I find this something going against the natural forces, so not in favor of these.

Thanks.


----------



## Neutral Singh (Aug 21, 2004)

I see no reason for banning... what are your view S|kh JI ?


----------



## Tejwant Singh (Aug 21, 2004)

*What are we putting ban on??* 

External rituals or their rights to be by their respective spouses during dire needs  may they be material or spiritual?

Marriage is a religious ritual/ceromony. Taking religion out of marriage makes it civil marriage/union,which should give the couple the same rights no matter what their sexual preference be.

My $.02

Tejwant


----------



## S|kH (Aug 22, 2004)

My 2 cents :

Gay Marriage should be banned, because the government should not endorse or aide in the assistance of such relationships. Gays do not procreate, so therefore the state should have no interest in their ability to keep together with their partners. 



			
				Vaheguruseeker said:
			
		

> What are we putting ban on??
> 
> External rituals or their rights to be by their respective spouses during dire needs may they be material or spiritual?
> 
> ...



We're attempting to ban the benefits gay couples want/can recieve from the goverment. 

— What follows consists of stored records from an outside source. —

<file path="src/verilog/core_settings.svh">
`ifndef CORE_SETTINGS_SVH
`define CORE_SETTINGS_SVH

// datapath widths shared by the ALU, the register file and the top level
// a word is the native register and bus width of the core
`define WORD 32

// half-word and byte widths drive the extension and byte reversal operations
`define HALF_WORD 16
`define BYTE 8

// number of architectural registers visible to an instruction
// the register index type in exec_pkg is sized from this value
`define REG_COUNT 16

`endif

</file>
<file path="src/verilog/alu_pkg.sv">
package alu_pkg;

    // ALU operation select, carried from the issue port straight into the ALU
    // the shift group only looks at the low byte of the second operand
    // the extension and reversal groups work on the first operand alone
    typedef enum logic [4:0] {
        // shifts and rotation
        ALU_LSL   = 5'd0,
        ALU_LSR   = 5'd1,
        ALU_ASR   = 5'd2,
        ALU_ROR   = 5'd3,
        // arithmetic, the first four also produce carry out
        ALU_ADD   = 5'd4,
        ALU_SUB   = 5'd5,
        ALU_ADC   = 5'd6,
        ALU_SBC   = 5'd7,
        // multiply keeps only the low word of the product
        ALU_MUL   = 5'd8,
        // bitwise logic
        ALU_AND   = 5'd9,
        ALU_ORR   = 5'd10,
        ALU_EOR   = 5'd11,
        ALU_NOT   = 5'd12,
        ALU_BIC   = 5'd13,
        // sign and zero extension of the low half-word or byte
        ALU_SXTH  = 5'd14,
        ALU_SXTB  = 5'd15,
        ALU_UXTH  = 5'd16,
        ALU_UXTB  = 5'd17,
        // byte reversals
        // REV swaps all four bytes, REV16 swaps inside each half-word
        // REVSH swaps the low half-word and sign extends it
        ALU_REV   = 5'd18,
        ALU_REV16 = 5'd19,
        ALU_REVSH = 5'd20
    } alu_op_e;

endpackage

</file>
<file path="src/verilog/exec_pkg.sv">
`include "core_settings.svh"

package exec_pkg;

    // condition codes in the usual ARM encoding order
    // each one is tested against the stored N, Z, C and V flags
    typedef enum logic [3:0] {
        COND_EQ = 4'h0,
        COND_NE = 4'h1,
        COND_CS = 4'h2,
        COND_CC = 4'h3,
        COND_MI = 4'h4,
        COND_PL = 4'h5,
        COND_VS = 4'h6,
        COND_VC = 4'h7,
        // unsigned higher and lower-or-same use carry together with zero
        COND_HI = 4'h8,
        COND_LS = 4'h9,
        // the signed comparisons compare N against V
        COND_GE = 4'ha,
        COND_LT = 4'hb,
        COND_GT = 4'hc,
        COND_LE = 4'hd,
        COND_AL = 4'he,
        // NV never passes, so an instruction with it is always skipped
        COND_NV = 4'hf
    } cond_e;

    // index into the architectural register file
    // wide enough to address every register and nothing more
    typedef logic [$clog2(`REG_COUNT)-1:0] reg_idx_t;

endpackage

</file>
<file path="src/verilog/alu.sv">
`include "core_settings.svh"

module alu
    import alu_pkg::*;
(
    input  alu_op_e          op_i,
    input  logic             carry_i,
    input  logic [`WORD-1:0] a_i,
    input  logic [`WORD-1:0] b_i,

    output logic [`WORD-1:0] result_o,
    output logic             n_o,
    output logic             z_o,
    output logic             c_o,
    output logic             v_o
);

    // rotation only needs enough bits to cover one word
    localparam int ROT_W = $clog2(`WORD);

    // one extra bit above the word holds the carry out of the adder
    logic [`WORD:0]     ext_sum;
    // second adder operand, inverted for the two subtract operations
    logic [`WORD-1:0]   b_eff;
    // carry into the adder, one for plain subtract to finish the negation
    logic               adder_cin;
    logic [`BYTE-1:0]   shamt;
    logic [ROT_W-1:0]   rot;
    logic               is_sub;
    logic               is_arith;
    logic               ovf;

    // every shift takes its amount from the low byte of the second operand
    assign shamt = b_i[`BYTE-1:0];

    // rotating by a whole word gives the input back, so the amount wraps
    assign rot = shamt[ROT_W-1:0];

    assign is_sub   = (op_i == ALU_SUB) || (op_i == ALU_SBC);
    assign is_arith = (op_i == ALU_ADD) || (op_i == ALU_SUB) ||
                      (op_i == ALU_ADC) || (op_i == ALU_SBC);

    // a single 33-bit adder serves add, subtract and both carry variants
    // subtract is a + ~b + 1 and subtract with carry is a + ~b + c,
    // which equals a - b - !c
    always_comb begin
        b_eff = is_sub ? ~b_i : b_i;
        case (op_i)
            ALU_SUB: adder_cin = 1'b1;
            ALU_ADC: adder_cin = carry_i;
            ALU_SBC: adder_cin = carry_i;
            default: adder_cin = 1'b0;
        endcase
        ext_sum = {1'b0, a_i} + {1'b0, b_eff} + {{`WORD{1'b0}}, adder_cin};
    end

    always_comb begin
        result_o = '0;
        case (op_i)
            ALU_LSL: result_o = a_i << shamt;
            ALU_LSR: result_o = a_i >> shamt;
            ALU_ASR: result_o = $signed(a_i) >>> shamt;
            // a zero rotate shifts the left half out by a full word and leaves a_i
            ALU_ROR: result_o = (a_i >> rot) | (a_i << (`WORD - rot));
            ALU_ADD: result_o = ext_sum[`WORD-1:0];
            ALU_SUB: result_o = ext_sum[`WORD-1:0];
            ALU_ADC: result_o = ext_sum[`WORD-1:0];
            ALU_SBC: result_o = ext_sum[`WORD-1:0];
            // the product is truncated to its low word
            ALU_MUL: result_o = a_i * b_i;
            ALU_AND: result_o = a_i & b_i;
            ALU_ORR: result_o = a_i | b_i;
            ALU_EOR: result_o = a_i ^ b_i;
            ALU_NOT: result_o = ~a_i;
            ALU_BIC: result_o = a_i & ~b_i;
            ALU_SXTH: begin
                result_o = {{(`WORD-`HALF_WORD){a_i[`HALF_WORD-1]}},
                            a_i[`HALF_WORD-1:0]};
            end
            ALU_SXTB: begin
                result_o = {{(`WORD-`BYTE){a_i[`BYTE-1]}}, a_i[`BYTE-1:0]};
            end
            ALU_UXTH: result_o = {{(`WORD-`HALF_WORD){1'b0}}, a_i[`HALF_WORD-1:0]};
            ALU_UXTB: result_o = {{(`WORD-`BYTE){1'b0}}, a_i[`BYTE-1:0]};
            // full reversal puts byte zero on top
            ALU_REV: begin
                result_o = {a_i[`BYTE-1:0], a_i[2*`BYTE-1 -: `BYTE],
                            a_i[3*`BYTE-1 -: `BYTE], a_i[4*`BYTE-1 -: `BYTE]};
            end
            // each half-word keeps its place but has its two bytes swapped
            ALU_REV16: begin
                result_o = {a_i[3*`BYTE-1 -: `BYTE], a_i[4*`BYTE-1 -: `BYTE],
                            a_i[`BYTE-1:0], a_i[2*`BYTE-1 -: `BYTE]};
            end
            // swapped low half-word, sign taken from the byte that lands on top
            ALU_REVSH: begin
                result_o = {{(`WORD-`HALF_WORD){a_i[`BYTE-1]}},
                            a_i[`BYTE-1:0], a_i[2*`BYTE-1 -: `BYTE]};
            end
            default: result_o = '0;
        endcase
    end

    // signed overflow happens when both adder operands share a sign
    // and the sum comes out with the opposite sign
    assign ovf = (a_i[`WORD-1] == b_eff[`WORD-1]) &&
                 (ext_sum[`WORD-1] != a_i[`WORD-1]);

    assign n_o = result_o[`WORD-1];
    assign z_o = (result_o == '0);

    // carry is only meaningful for the four adder operations
    assign c_o = is_arith ? ext_sum[`WORD] : 1'b0;

    // overflow is reported for plain add and subtract only
    // the carry variants leave V clear
    assign v_o = ((op_i == ALU_ADD) || (op_i == ALU_SUB)) ? ovf : 1'b0;

    // no operation outside add and subtract may raise the overflow flag
    always_comb begin
        v_only_add_sub: assert final (!v_o || op_i == ALU_ADD || op_i == ALU_SUB)
            else $error("alu: V set for operation %s", op_i.name());
    end

endmodule

</file>
<file path="src/verilog/flag_unit.sv">
module flag_unit
    import exec_pkg::*;
(
    input  logic  clk_i,
    input  logic  reset_i,
    input  cond_e cond_i,
    input  logic  update_i,
    input  logic  n_i,
    input  logic  z_i,
    input  logic  c_i,
    input  logic  v_i,

    output logic  n_o,
    output logic  z_o,
    output logic  c_o,
    output logic  v_o,
    output logic  cond_pass_o
);

    // stored status flags, loaded only when the top level asks for it
    // update_i already combines issue, set-flags and a passing condition
    always_ff @(posedge clk_i) begin
        if (reset_i) begin
            n_o <= 1'b0;
            z_o <= 1'b0;
            c_o <= 1'b0;
            v_o <= 1'b0;
        end else if (update_i) begin
            n_o <= n_i;
            z_o <= z_i;
            c_o <= c_i;
            v_o <= v_i;
        end
    end

    // the condition is tested against the flags as they stand in the issue cycle
    // so a flag-setting instruction cannot influence its own condition
    always_comb begin
        cond_pass_o = 1'b0;
        case (cond_i)
            COND_EQ: cond_pass_o = z_o;
            COND_NE: cond_pass_o = !z_o;
            COND_CS: cond_pass_o = c_o;
            COND_CC: cond_pass_o = !c_o;
            COND_MI: cond_pass_o = n_o;
            COND_PL: cond_pass_o = !n_o;
            COND_VS: cond_pass_o = v_o;
            COND_VC: cond_pass_o = !v_o;
            COND_HI: cond_pass_o = c_o && !z_o;
            COND_LS: cond_pass_o = !c_o || z_o;
            COND_GE: cond_pass_o = (n_o == v_o);
            COND_LT: cond_pass_o = (n_o != v_o);
            COND_GT: cond_pass_o = !z_o && (n_o == v_o);
            COND_LE: cond_pass_o = z_o || (n_o != v_o);
            COND_AL: cond_pass_o = 1'b1;
            COND_NV: cond_pass_o = 1'b0;
        endcase
    end

    // outside reset the flags hold their value across any edge without an update
    flags_hold: assert property (@(posedge clk_i) disable iff (reset_i)
        !update_i |=> $stable({n_o, z_o, c_o, v_o}))
        else $error("flag_unit: flags changed without update");

endmodule

</file>
<file path="src/verilog/register_file.sv">
`include "core_settings.svh"

module register_file
    import exec_pkg::*;
(
    input  logic             clk_i,
    input  logic             reset_i,
    input  reg_idx_t         rd_idx_a_i,
    input  reg_idx_t         rd_idx_b_i,
    input  logic             wr_en_i,
    input  reg_idx_t         wr_idx_i,
    input  logic [`WORD-1:0] wr_data_i,

    output logic [`WORD-1:0] rd_data_a_o,
    output logic [`WORD-1:0] rd_data_b_o
);

    // architectural registers, all cleared to zero by reset
    logic [`WORD-1:0] regs [`REG_COUNT];

    // a single write port, so the top level resolves load against issue
    always_ff @(posedge clk_i) begin
        if (reset_i) begin
            for (int i = 0; i < `REG_COUNT; i++) begin
                regs[i] <= '0;
            end
        end else if (wr_en_i) begin
            regs[wr_idx_i] <= wr_data_i;
        end
    end

    // reads are combinational and return the contents after the last edge
    // a write at one edge is therefore visible to the very next instruction
    assign rd_data_a_o = regs[rd_idx_a_i];
    assign rd_data_b_o = regs[rd_idx_b_i];

    // a write must target an existing register, which matters if the index
    // type ever grows wider than the register count
    wr_idx_range: assert property (@(posedge clk_i) disable iff (reset_i)
        wr_en_i |-> (int'(wr_idx_i) < `REG_COUNT))
        else $error("register_file: write index %0d out of range", wr_idx_i);

endmodule

</file>
<file path="src/verilog/exec_unit.sv">
`include "core_settings.svh"

module exec_unit
    import alu_pkg::*;
    import exec_pkg::*;
(
    input  logic             clk_i,
    input  logic             reset_i,
    // instruction issue, valid for one cycle when issue_i is high
    input  logic             issue_i,
    input  alu_op_e          op_i,
    input  cond_e            cond_i,
    input  logic             set_flags_i,
    input  reg_idx_t         rd_i,
    input  reg_idx_t         rn_i,
    input  reg_idx_t         rm_i,
    // direct register load from outside the core
    input  logic             load_i,
    input  reg_idx_t         load_idx_i,
    input  logic [`WORD-1:0] load_data_i,

    output logic [`WORD-1:0] result_o,
    output logic             executed_o,
    output logic             skipped_o,
    output logic             flag_n_o,
    output logic             flag_z_o,
    output logic             flag_c_o,
    output logic             flag_v_o
);

    logic [`WORD-1:0] rn_data;
    logic [`WORD-1:0] rm_data;
    logic [`WORD-1:0] alu_result;
    logic             alu_n;
    logic             alu_z;
    logic             alu_c;
    logic             alu_v;
    logic             cond_pass;
    logic             exec_now;
    logic             wr_en;
    reg_idx_t         wr_idx;
    logic [`WORD-1:0] wr_data;

    // an issued instruction takes effect only when its condition passes
    assign exec_now = issue_i && cond_pass;

    // load wins the write port, while a colliding issue still touches the flags
    assign wr_en   = load_i || exec_now;
    assign wr_idx  = load_i ? load_idx_i : rd_i;
    assign wr_data = load_i ? load_data_i : alu_result;

    register_file register_file_i (
        .clk_i       (clk_i),
        .reset_i     (reset_i),
        .rd_idx_a_i  (rn_i),
        .rd_idx_b_i  (rm_i),
        .wr_en_i     (wr_en),
        .wr_idx_i    (wr_idx),
        .wr_data_i   (wr_data),
        .rd_data_a_o (rn_data),
        .rd_data_b_o (rm_data)
    );

    // the stored C flag feeds the carry variants of add and subtract
    alu alu_i (
        .op_i     (op_i),
        .carry_i  (flag_c_o),
        .a_i      (rn_data),
        .b_i      (rm_data),
        .result_o (alu_result),
        .n_o      (alu_n),
        .z_o      (alu_z),
        .c_o      (alu_c),
        .v_o      (alu_v)
    );

    flag_unit flag_unit_i (
        .clk_i       (clk_i),
        .reset_i     (reset_i),
        .cond_i      (cond_i),
        .update_i    (exec_now && set_flags_i),
        .n_i         (alu_n),
        .z_i         (alu_z),
        .c_i         (alu_c),
        .v_i         (alu_v),
        .n_o         (flag_n_o),
        .z_o         (flag_z_o),
        .c_o         (flag_c_o),
        .v_o         (flag_v_o),
        .cond_pass_o (cond_pass)
    );

    // one register stage reports the outcome on the same edge as the writes
    always_ff @(posedge clk_i) begin
        if (reset_i) begin
            executed_o <= 1'b0;
            skipped_o  <= 1'b0;
        end else begin
            executed_o <= exec_now;
            skipped_o  <= issue_i && !cond_pass;
        end
    end

    // result is only meaningful alongside executed_o, so it follows issue alone
    always_ff @(posedge clk_i) begin
        if (issue_i) begin
            result_o <= alu_result;
        end
    end

    // an instruction either executes or is skipped, never both
    outcome_onehot: assert property (@(posedge clk_i) disable iff (reset_i)
        !(executed_o && skipped_o))
        else $error("exec_unit: executed and skipped high together");

endmodule

</file>
<file path="config.mk">
export PLATFORM = sky130hd
export DESIGN_NAME = exec_unit
export DESIGN_NICKNAME = d
export VERILOG_FILES = /design/src/verilog/alu_pkg.sv /design/src/verilog/exec_pkg.sv /design/src/verilog/alu.sv /design/src/verilog/flag_unit.sv /design/src/verilog/register_file.sv /design/src/verilog/exec_unit.sv
export VERILOG_INCLUDE_DIRS = /design/src /design/src/verilog
export SDC_FILE = /design/constraint.sdc
export NUM_CORES = 2
export LEC_CHECK = 0
export ABC_CLOCK_PERIOD_IN_PS = 23400
export BUFFER_PORTS_ARGS = -buffer_cell sky130_fd_sc_hd__buf_2
export CELL_PAD_IN_SITES_DETAIL_PLACEMENT = 1
export CELL_PAD_IN_SITES_GLOBAL_PLACEMENT = 1
export CORE_ASPECT_RATIO = 1.2
export CORE_UTILIZATION = 30
export DETAILED_ROUTE_END_ITERATION = 16
export GPL_TIMING_DRIVEN = 0
export PLACE_DENSITY_LB_ADDON = 0.1
export REMOVE_ABC_BUFFERS = 1
export SETUP_SLACK_MARGIN = 0.5
export SYNTH_ARGS = -nofsm -noshare
export SYNTH_HDL_FRONTEND = slang
export SYNTH_SLANG_ARGS = --single-unit
</file>
<file path="constraint.sdc">
create_clock -name clk_i -period 23.4 [get_ports clk_i]
set_input_delay 0 -clock clk_i [delete_from_list [all_inputs] [get_ports clk_i]]
set_output_delay 0 -clock clk_i [all_outputs]
set_load 0.01 [all_outputs]
</file>
==> results by group <==
Clock tree
  • Worst skew pair latency: approximately 0.63 ns
  • CTS resizes: 0
  • CTS Sinks: 550
  • CTS clk-pin slew, worst paths: 0.07 ns
  • CTS tree: done
  • Clock Tree Buf Depth: 3
  • Root Buffer Master: clkbuf_16
  • Post CTS Setup Buffer Count: 0
  • # H-tree levels: 2
  • Num CTS Buffers: 50

Cells and area
  • Area delta synth->final: 10.40%
  • Area occupied by multi-input gates: ~0.035 mm2
  • Final net count: approximately 6000
  • Layout cells sized above 1: a little over an eighth
  • Reg area: 0.01646 mm2
  • Cell area after layout: ~0.061 mm2
  • Fillcell total: 20299

Detailed routing
  • First DRT Iteration DRCs: roughly 4800
  • Routed Antenna Nets: 0
  • Pre-antenna DRT Iters: 8
  • Drt via density: 6.080
  • DRC Markers: 0
  • Via Count: ~47000
  • Final wirelength: around 310000 um
  • WL/cell: around 40 um

Global routing
  • Total gr overflow: 0
  • Vias in the first global route: 49538
  • Total GRT Usage: between 30% and 40%
  • Largest net degree at the start of global routing: 94
  • Initial antenna violation count: 20
  • First-pass GRT wire length: roughly 420000 um

Outcome
  • Status: complete, but fails checks
  • Failing checks: negative hold slack, max-capacitance violations, max-slew violations

Worst setup path
  • Worst reg-to-reg path cell count: 31
  • Critical path endpoint category: flip-flop
  • CP max-delay cell: and2_1
  • CP max FO: 27
  • Reg2reg setup slack: 9.76 ns
  • CP Class: primary input to flip-flop
  • Startpoint Class: primary input
  • FF-to-FF End: flag_unit_i.z_o$_SDFFE_PP0P_
  • Most frequent CP cell: fa_1
  • WP data required: between 20 and 25 ns
  • Critical path arrival: approximately 14 ns
  • Worst path max stage delay: about 1.3 ns
  • Worst setup path start: rm_i[3]
  • R2R Path Start: register_file_i.regs[2][9]$_SDFFCE_PN0P_

Floorplanning
  • Die Height: 471.2 um
  • Die area: 0.1851 mm2
  • I/O pin total: 100
  • Area of the core: 0.1816 mm2
  • Starting Density: between 30% and 40%
  • Die X: just under 400 um
  • Site Rows: about 170

Logic synthesis
  • Register area share after synthesis: roughly 30%
  • Yosys Warn Count: 0
  • #FFs+latches synth: 550
  • Post-Syn Area: around 0.055 mm2
  • Syn avg cell area: between 10 and 15 um2
  • Most common cell in the netlist: nor2_1
  • Leading area contributor after synthesis: edfxtp_1
  • Syn Inst Count: around 5500
  • Fraction of registers with async set/reset: 0%
  • Yosys cell types: 112
  • Most frequent cells after synthesis: nor2_1 (1092), edfxtp_1 (544), nand2_1 (459)
  • Top post-synthesis cells by area: edfxtp_1 (30%), fa_1 (15%), mux4_2 (9.6%)
  • Share of the synthesized area in the top cell type: between 20 and 30%
  • Number of synthesized flops with an enable pin: 544
  • Synth Flop Type: edfxtp_1

STA
  • Worst-margin pin slew: about 1.5 ns
  • Min Tclk post-route: 13.91 ns
  • Final Hold Slack: -0.05939 ns
  • Ratio of final minimum period to clock period: about three fifths
  • Hold Fails Final Rpt: 31
  • Worst slew margin: -2.569%
  • Max-slew violations: 67
  • RSZ-0062 raised after global routing: false
  • Clock Skew: about 0.028 ns
  • Total negative slack: 0 ns
  • Peak Freq: between 70 and 80 MHz
  • # setup viols final: 0

Hold path
  • WHS Endpoint: register_file_i.regs[12][11]$_SDFFCE_PN0P_
  • WHS Path Cells: 3
  • Worst Hold Class: primary input to flip-flop
  • Hold path start: load_data_i[11]

Placement
  • DP HPWL: between 200000 and 250000 um
  • Placed cell area: ~0.059 mm2
  • Buffers on Ports: a little under 100
  • GP Congestion: 1.019

Power and ir drop
  • Pwr Density: between 100 and 150 mW/mm2
  • IR drop worst, VDD: 0.2555 mV
  • Leakage power: around 24 nW

Job
  • Max_cap viols: 8
## metal layers
metal	vias up	track usage (%)	wire, um
met2	2237	53.48	143400
met5	-	0	51
li1	19148	-	-
met4	8	19.58	21580
met3	711	4.866	19550
met1	25357	41.04	122300
## cell usage in the layout, fill, tap and decap left out, types with 18 or more instances in the layout
master and count:
a22oi_1 49, a221oi_1 38, fa_1 410, edfxtp_1 544
o32ai_1 25, inv_1 451, o221ai_1 33, nand3_1 59
mux4_1 19, clkinv_1 18, mux4_2 234, nor2b_1 19
nor3_1 75, nor2_1 1080, or2_2 19, ha_1 204
clkbuf_16 53, nand2b_1 38, buf_16 25, xnor2_1 106
a31oi_1 31, o211ai_1 35, a21oi_1 162, xor2_1 26
buf_2 94, o22ai_1 54, buf_12 27, buf_8 20
nand2_4 28, mux2i_1 135, nand4_1 20, a22o_1 28
a211oi_1 61, o21ai_0 142, mux2i_2 26, dlygate4sd3_1 18
nand2_1 430, mux2_2 28, a21o_1 30
## worst max-delay path: cells and delay by family
kind | cells | cell delay (ns)
buffers and inverters | 7 | 2.36
AOI/OAI and AO/OA | 6 | 2.70
and+or+nand+nor | 10 | 4.70
adders and majority gates | 10 | 4.48
## registers in the layout, indices dropped and copies added, names as in the netlist
signal / flops
executed_o: 1
flag_unit_i.c_o: 1
flag_unit_i.n_o: 1
flag_unit_i.v_o: 1
flag_unit_i.z_o: 1
register_file_i.regs: 512
result_o: 32
skipped_o: 1
## power by group
group	internal [mW]	total (mW)	switching, mW
Clock	0.496	0.902	0.406
Sequential	1.15	1.18	0.0266
Combinational	2.17	6.23	4.06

Now let me present some arguments people present in favor of Gay Marriage :
1) It is discrimination to ban gays from marrying.
Response : Obviously this is false, being gay, as far as science can tell, is not genetically linked. There is no such thing as a "gay gene" so far. Until this can be proven so, being "gay" must be regarded as a choice. The government should not endorse bad choices made by the people that do not help the government or society at all. Face it, America is not a pure-democracy, we have some socialist features. The government is not banning Gay Sex, there is no discrimination there...if they wish, they can participate in gay sex, we are banning the benefits they want to recieve from our government. Many gay people attempt to claim banning gay marriage is discrimination and relate it to events such pre-civil rights era. This is ridiculous, being Black is genetic, being Gay so far is not. If being gay is proven to be genetically inherited/linked to an unchangeable natural trait, then I will with all my ability, support Gay people to recieve the same rights and benefits from our government. 

2) It harms no one. 
Response - Just like smoking weed and using cocaine in your apartment harms no one else...why is it banned? Government knows it does not help society in any possible way, keep it banned until an over-reaction from the public occurs where one drug becomes unstoppable. Once again, we are NOT saying Gay people can not have gay sex...gay sex harms no one else besides the participates. 

3) "Slippery-slope" argument.
Everyone is aware of this argument. 

On this basis, procreation is in the best interest of the government, hence why incentives should be given to people who decide to procreate or take the initiative steps to do so. Now some may say, that not every married couple are able to have kids. I will argue this point with that 83% of heterosexual couples are able to create offspring, and the ones that can not, have genetic defects. Opposed to homosexuals who have 0% procreation rates, and do not have ANY noticeable genetic defects. Now some may say that "look at the divorce rate, or how well heterosexual marriage is doing"...Yes I agree, with you its not in the best state...but will adding another useless negative solve the problem? 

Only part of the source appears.